> Task prompt: For every line in the entries that contains "packed", show the whole line.

Data entries:
-*-*-

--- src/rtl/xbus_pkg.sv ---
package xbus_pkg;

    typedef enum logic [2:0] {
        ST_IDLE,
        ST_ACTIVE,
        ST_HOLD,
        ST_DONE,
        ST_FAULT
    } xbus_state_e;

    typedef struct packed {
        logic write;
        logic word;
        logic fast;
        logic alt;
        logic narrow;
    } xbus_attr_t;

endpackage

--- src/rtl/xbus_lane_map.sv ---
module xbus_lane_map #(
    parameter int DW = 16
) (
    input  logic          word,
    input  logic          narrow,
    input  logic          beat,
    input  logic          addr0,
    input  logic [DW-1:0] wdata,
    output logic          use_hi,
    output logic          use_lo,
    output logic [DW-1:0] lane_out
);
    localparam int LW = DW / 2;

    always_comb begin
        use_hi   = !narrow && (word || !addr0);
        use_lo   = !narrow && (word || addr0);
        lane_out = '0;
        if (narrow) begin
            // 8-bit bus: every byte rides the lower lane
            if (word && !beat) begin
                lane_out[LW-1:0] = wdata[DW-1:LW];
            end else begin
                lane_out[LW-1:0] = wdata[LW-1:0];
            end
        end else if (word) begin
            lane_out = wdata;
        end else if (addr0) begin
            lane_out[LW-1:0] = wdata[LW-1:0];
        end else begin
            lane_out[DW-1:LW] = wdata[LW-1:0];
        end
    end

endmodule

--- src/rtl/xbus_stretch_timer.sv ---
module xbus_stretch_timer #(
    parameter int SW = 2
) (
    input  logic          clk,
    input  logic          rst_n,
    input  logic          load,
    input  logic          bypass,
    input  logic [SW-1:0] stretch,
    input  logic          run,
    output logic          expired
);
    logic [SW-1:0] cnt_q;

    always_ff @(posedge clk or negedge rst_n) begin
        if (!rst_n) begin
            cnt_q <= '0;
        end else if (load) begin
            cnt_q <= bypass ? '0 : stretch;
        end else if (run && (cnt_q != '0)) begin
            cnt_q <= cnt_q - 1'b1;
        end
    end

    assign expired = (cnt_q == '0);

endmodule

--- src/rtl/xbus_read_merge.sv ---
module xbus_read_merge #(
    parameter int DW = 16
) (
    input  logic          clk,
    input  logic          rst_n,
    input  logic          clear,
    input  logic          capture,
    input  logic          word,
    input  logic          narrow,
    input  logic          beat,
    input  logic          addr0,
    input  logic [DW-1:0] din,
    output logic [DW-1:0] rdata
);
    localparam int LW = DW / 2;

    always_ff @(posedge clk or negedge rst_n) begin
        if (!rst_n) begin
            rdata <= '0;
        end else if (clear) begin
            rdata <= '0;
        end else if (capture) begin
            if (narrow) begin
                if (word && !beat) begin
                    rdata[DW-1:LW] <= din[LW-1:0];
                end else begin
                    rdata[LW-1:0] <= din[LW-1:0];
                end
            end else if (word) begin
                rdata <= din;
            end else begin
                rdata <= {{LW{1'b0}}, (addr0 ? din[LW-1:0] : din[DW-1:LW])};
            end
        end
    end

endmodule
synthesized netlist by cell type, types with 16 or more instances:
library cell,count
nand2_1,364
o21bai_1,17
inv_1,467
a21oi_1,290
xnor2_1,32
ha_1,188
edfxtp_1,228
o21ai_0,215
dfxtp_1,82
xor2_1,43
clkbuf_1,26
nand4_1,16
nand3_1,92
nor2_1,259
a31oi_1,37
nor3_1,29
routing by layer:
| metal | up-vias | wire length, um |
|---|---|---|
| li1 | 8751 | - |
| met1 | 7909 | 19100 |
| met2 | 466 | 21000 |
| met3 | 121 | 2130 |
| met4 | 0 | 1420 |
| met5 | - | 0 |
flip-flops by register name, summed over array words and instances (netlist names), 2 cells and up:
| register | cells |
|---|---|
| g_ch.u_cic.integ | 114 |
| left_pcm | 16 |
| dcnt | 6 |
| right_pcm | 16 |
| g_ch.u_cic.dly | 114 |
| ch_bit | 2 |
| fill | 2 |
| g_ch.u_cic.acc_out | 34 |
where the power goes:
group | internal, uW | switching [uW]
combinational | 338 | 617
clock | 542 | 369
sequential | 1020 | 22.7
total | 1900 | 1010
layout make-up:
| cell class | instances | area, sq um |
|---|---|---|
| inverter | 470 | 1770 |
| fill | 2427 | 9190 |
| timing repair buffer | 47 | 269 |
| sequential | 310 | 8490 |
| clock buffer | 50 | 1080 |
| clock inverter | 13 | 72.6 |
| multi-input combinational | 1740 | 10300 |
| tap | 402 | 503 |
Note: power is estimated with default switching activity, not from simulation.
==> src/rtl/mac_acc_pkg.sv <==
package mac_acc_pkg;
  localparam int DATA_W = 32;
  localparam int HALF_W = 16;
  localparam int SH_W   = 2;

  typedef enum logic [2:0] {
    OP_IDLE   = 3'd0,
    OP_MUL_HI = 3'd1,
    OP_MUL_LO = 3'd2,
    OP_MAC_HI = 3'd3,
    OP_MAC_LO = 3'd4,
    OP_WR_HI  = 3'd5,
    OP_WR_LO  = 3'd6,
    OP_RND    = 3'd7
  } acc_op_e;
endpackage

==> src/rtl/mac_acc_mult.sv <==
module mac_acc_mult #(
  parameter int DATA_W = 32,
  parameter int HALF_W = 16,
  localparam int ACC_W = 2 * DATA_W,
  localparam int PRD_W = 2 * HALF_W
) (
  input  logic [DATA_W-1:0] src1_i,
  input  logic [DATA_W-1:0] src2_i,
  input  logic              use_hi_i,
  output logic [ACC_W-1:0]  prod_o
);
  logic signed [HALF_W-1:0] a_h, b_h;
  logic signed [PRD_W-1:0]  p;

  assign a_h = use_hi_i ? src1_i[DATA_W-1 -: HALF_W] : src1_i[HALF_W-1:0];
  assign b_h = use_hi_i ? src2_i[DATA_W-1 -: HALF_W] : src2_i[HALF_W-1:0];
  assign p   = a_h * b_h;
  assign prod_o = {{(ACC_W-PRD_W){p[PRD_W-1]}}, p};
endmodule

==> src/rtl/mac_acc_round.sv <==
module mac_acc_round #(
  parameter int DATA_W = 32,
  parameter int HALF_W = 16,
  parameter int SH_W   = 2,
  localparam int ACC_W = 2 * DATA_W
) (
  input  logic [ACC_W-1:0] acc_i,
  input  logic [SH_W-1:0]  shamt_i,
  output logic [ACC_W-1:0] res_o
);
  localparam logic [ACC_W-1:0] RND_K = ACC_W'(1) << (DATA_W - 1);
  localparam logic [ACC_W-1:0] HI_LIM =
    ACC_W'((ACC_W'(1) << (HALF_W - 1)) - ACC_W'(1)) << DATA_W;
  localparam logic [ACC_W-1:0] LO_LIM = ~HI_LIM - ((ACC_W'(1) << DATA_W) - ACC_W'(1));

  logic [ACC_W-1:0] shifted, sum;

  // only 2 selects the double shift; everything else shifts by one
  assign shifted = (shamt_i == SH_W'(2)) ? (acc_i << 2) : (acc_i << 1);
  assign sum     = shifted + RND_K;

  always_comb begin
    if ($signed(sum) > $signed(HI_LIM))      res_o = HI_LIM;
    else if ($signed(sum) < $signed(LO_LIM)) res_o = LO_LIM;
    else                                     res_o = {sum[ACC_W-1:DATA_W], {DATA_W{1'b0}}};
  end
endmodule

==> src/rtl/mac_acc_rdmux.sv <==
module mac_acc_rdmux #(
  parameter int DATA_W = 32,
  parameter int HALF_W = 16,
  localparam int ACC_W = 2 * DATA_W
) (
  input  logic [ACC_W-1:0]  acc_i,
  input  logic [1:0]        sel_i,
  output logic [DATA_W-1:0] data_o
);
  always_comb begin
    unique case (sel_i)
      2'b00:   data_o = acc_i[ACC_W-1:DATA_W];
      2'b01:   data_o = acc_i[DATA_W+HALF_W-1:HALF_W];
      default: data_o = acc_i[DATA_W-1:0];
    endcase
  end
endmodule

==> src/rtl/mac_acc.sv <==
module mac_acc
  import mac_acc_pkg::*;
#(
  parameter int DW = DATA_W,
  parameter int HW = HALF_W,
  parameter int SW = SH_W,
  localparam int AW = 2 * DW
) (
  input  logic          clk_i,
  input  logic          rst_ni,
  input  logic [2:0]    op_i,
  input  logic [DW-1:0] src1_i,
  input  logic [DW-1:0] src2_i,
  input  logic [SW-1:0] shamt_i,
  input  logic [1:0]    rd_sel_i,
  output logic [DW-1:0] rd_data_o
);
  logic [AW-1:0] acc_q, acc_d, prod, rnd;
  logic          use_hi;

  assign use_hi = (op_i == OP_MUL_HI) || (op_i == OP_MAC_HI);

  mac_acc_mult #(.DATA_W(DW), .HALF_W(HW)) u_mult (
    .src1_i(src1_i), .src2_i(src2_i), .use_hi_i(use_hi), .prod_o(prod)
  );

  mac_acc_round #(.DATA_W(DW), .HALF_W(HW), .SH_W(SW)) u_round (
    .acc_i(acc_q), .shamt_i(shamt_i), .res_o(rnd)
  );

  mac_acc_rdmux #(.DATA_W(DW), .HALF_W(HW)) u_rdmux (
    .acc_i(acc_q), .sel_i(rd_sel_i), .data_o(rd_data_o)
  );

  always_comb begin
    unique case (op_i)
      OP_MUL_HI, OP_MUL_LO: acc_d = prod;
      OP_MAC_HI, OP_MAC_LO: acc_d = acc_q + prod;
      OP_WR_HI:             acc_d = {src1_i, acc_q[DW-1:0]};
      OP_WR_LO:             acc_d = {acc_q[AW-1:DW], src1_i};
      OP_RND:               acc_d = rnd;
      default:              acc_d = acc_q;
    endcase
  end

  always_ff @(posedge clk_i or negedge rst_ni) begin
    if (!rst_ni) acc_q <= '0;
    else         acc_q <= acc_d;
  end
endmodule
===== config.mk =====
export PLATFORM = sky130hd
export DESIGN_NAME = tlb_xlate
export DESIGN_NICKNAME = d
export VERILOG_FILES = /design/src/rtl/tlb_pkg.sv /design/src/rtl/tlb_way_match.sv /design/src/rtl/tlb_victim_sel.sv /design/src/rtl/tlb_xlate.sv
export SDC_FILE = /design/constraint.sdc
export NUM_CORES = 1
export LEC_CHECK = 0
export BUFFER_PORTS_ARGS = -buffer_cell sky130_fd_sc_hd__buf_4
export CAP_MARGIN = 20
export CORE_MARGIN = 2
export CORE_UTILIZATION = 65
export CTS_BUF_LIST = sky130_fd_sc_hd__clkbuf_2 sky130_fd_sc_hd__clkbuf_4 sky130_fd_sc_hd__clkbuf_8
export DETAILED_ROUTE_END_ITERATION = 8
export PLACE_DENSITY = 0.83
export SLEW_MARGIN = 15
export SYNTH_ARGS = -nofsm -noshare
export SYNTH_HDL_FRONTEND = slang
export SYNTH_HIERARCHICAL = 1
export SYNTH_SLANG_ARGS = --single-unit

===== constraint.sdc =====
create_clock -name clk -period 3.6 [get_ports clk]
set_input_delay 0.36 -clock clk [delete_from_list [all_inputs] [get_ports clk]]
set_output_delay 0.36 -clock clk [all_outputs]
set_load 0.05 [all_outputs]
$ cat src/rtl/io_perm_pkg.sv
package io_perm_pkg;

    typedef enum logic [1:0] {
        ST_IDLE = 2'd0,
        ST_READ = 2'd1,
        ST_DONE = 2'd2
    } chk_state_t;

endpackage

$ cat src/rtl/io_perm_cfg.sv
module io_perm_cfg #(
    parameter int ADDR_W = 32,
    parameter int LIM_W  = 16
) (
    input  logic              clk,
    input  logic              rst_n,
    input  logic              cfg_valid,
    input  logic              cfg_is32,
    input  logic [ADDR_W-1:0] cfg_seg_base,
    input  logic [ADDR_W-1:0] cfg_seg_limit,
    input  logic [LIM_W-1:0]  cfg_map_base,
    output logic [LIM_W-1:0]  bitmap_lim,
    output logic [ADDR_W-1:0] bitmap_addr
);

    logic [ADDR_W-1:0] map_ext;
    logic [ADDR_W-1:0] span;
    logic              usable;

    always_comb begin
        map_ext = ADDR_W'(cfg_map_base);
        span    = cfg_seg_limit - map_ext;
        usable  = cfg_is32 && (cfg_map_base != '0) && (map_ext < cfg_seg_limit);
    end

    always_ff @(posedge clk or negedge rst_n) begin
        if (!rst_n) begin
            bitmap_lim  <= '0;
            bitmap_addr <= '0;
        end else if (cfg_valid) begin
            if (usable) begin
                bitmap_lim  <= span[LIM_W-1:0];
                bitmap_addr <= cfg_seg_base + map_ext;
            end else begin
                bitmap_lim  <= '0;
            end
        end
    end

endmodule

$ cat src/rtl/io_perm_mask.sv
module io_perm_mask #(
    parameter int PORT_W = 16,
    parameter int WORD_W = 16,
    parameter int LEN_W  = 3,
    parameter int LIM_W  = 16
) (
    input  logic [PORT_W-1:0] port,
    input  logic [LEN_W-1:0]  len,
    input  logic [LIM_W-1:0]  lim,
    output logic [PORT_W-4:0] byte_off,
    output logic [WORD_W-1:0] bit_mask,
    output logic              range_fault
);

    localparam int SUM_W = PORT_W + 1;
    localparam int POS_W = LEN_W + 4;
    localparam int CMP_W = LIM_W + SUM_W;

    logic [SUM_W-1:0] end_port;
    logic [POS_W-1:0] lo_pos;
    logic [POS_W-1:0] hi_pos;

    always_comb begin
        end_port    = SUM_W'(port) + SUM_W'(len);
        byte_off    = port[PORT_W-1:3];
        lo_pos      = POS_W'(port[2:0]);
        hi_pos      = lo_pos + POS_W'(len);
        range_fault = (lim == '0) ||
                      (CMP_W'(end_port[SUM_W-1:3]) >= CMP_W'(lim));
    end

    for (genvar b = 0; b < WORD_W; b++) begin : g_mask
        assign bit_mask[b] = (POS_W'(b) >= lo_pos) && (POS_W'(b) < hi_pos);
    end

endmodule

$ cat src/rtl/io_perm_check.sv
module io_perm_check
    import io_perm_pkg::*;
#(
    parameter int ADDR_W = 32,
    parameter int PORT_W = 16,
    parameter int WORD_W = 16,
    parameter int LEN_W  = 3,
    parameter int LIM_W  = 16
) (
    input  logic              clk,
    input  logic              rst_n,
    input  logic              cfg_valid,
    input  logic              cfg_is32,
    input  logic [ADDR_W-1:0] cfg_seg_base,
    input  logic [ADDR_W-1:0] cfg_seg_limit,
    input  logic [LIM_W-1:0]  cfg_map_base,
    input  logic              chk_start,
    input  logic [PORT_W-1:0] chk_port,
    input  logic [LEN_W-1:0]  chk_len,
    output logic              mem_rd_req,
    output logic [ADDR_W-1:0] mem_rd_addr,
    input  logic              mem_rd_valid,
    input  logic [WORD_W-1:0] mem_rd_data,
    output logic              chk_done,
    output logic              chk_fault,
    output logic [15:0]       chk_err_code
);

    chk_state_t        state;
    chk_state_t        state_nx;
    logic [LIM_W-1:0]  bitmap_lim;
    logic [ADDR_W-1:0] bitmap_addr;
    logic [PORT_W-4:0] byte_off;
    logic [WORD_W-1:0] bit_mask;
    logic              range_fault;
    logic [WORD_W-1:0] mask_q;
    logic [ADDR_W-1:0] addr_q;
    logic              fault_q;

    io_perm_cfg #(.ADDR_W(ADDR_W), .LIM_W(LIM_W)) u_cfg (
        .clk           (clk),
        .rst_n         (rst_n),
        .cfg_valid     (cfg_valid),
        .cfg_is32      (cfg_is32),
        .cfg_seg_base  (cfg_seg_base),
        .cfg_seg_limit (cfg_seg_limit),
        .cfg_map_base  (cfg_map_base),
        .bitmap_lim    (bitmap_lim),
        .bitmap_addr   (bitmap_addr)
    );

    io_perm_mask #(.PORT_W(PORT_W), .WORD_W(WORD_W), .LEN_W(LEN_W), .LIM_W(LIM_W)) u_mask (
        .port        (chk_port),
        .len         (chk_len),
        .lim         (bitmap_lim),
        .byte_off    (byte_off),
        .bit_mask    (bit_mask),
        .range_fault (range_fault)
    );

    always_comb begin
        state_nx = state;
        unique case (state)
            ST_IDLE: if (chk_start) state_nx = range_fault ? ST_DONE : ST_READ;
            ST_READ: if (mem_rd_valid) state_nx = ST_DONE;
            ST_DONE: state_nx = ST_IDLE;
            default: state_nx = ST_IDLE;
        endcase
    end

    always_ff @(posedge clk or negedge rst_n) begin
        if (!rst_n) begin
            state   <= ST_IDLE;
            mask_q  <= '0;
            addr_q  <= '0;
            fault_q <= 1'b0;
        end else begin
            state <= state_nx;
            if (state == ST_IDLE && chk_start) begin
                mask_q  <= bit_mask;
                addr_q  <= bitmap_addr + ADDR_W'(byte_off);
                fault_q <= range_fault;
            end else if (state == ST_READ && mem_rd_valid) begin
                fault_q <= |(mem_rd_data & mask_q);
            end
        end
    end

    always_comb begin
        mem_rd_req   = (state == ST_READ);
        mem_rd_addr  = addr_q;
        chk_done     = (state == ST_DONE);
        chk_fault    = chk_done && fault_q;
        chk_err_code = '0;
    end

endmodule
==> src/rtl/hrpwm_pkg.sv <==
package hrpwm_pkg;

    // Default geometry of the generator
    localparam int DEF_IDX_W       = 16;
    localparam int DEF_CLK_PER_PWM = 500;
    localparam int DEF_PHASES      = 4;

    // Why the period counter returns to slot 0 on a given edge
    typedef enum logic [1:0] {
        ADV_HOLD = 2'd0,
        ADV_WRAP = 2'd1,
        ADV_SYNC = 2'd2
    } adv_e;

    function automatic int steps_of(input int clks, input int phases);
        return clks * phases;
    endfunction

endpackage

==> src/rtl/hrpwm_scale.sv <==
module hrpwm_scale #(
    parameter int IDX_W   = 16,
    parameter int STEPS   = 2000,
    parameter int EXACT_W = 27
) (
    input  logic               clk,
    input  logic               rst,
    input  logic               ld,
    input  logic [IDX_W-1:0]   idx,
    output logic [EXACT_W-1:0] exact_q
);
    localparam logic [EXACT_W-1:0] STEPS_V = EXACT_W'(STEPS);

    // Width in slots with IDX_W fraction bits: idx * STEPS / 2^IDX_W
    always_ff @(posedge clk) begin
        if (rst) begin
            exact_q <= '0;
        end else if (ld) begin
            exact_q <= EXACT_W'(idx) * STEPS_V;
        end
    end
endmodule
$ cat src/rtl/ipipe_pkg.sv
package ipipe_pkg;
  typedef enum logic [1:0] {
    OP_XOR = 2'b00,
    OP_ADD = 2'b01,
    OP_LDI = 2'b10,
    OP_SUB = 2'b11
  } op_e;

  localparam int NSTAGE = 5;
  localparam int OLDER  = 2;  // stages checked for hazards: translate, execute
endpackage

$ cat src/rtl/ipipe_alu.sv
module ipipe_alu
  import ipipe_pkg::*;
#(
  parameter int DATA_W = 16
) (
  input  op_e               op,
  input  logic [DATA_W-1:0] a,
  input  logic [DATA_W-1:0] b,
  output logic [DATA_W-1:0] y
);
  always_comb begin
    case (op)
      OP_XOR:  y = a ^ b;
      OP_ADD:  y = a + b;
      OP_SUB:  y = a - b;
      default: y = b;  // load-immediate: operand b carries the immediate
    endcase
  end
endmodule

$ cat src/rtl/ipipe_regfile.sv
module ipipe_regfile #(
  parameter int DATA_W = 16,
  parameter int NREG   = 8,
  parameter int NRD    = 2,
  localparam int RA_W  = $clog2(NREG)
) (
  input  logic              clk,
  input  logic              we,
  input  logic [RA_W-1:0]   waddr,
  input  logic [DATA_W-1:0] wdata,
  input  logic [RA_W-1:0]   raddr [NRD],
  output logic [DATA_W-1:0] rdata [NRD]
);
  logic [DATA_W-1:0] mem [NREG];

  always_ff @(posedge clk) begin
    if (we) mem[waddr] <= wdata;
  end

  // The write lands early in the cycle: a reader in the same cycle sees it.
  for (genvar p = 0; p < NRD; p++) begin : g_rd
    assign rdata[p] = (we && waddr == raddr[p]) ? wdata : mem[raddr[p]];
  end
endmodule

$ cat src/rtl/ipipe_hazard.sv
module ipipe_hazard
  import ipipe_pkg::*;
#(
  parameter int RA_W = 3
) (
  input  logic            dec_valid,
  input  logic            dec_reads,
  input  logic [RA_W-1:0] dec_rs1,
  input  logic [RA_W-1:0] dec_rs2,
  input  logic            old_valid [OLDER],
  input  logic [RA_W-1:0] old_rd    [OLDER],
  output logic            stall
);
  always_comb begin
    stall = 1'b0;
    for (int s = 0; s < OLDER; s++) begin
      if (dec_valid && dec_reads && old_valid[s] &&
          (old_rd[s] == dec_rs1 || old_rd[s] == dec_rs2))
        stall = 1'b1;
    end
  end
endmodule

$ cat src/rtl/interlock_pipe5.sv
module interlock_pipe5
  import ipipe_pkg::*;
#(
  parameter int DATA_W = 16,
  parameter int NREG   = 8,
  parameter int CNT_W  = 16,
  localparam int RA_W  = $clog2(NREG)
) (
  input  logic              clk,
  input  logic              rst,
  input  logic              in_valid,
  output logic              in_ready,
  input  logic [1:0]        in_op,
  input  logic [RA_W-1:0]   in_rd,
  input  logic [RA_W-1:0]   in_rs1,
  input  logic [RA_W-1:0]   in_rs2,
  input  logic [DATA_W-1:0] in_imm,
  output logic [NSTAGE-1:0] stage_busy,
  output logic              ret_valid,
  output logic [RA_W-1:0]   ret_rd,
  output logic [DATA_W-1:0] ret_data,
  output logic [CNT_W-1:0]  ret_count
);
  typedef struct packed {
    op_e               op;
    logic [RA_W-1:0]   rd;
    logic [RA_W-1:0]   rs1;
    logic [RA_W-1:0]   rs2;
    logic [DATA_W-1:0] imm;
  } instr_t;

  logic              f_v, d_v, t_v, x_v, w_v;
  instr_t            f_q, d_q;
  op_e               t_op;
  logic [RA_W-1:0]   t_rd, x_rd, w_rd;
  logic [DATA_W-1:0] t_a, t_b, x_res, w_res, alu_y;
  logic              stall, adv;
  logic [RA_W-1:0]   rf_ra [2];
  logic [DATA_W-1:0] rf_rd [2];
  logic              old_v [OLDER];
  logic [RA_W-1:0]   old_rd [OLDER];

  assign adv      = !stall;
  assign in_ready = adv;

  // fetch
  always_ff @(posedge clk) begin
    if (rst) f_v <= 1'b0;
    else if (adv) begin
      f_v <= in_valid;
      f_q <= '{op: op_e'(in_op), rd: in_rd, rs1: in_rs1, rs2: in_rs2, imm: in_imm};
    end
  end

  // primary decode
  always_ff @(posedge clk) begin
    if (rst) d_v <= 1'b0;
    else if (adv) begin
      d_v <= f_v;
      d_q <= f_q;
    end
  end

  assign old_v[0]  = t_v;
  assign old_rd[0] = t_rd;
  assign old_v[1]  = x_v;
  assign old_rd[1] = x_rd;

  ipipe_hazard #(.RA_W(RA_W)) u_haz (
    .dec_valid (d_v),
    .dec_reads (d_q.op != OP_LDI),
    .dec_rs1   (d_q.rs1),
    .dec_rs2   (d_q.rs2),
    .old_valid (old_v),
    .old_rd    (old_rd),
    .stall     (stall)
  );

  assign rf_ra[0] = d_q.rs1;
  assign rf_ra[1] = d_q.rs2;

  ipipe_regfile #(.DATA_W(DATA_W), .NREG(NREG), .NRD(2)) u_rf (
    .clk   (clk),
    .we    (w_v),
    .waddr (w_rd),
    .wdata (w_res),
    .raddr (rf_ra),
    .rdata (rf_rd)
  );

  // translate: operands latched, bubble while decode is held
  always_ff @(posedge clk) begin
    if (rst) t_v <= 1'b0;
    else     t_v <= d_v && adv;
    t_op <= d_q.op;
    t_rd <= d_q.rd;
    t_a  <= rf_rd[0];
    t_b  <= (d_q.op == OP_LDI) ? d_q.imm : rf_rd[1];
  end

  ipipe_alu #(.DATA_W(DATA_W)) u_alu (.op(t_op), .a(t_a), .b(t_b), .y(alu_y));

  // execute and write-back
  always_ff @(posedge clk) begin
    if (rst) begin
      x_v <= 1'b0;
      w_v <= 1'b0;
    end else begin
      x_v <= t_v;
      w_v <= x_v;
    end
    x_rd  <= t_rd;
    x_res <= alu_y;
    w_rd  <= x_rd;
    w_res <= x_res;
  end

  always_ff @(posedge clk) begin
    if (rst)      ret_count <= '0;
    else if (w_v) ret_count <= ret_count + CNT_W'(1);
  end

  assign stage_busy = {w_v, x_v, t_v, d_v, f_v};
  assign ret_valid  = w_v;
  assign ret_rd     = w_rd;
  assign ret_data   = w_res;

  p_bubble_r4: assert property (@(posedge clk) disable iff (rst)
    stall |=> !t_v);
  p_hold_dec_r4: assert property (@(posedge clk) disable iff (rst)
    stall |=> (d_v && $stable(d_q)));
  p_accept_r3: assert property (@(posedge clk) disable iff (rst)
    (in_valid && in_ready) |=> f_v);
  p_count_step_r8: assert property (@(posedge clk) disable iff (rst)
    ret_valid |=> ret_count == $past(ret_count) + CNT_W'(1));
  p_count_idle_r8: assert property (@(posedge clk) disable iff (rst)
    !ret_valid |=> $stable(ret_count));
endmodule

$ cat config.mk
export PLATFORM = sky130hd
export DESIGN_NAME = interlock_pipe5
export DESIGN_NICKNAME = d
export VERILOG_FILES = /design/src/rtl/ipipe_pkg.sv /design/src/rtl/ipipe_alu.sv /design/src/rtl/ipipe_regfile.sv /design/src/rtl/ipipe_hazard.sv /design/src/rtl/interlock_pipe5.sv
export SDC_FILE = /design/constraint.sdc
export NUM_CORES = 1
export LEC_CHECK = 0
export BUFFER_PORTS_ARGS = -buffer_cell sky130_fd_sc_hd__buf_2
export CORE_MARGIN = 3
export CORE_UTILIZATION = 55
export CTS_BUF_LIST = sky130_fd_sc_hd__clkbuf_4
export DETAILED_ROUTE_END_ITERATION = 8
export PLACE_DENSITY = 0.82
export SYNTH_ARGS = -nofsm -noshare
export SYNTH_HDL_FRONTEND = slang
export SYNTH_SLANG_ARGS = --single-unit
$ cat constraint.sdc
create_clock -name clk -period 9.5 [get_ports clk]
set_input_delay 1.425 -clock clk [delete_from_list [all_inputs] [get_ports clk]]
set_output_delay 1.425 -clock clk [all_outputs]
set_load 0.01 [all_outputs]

-*-*-

> Answer box:
    typedef struct packed {
  typedef struct packed {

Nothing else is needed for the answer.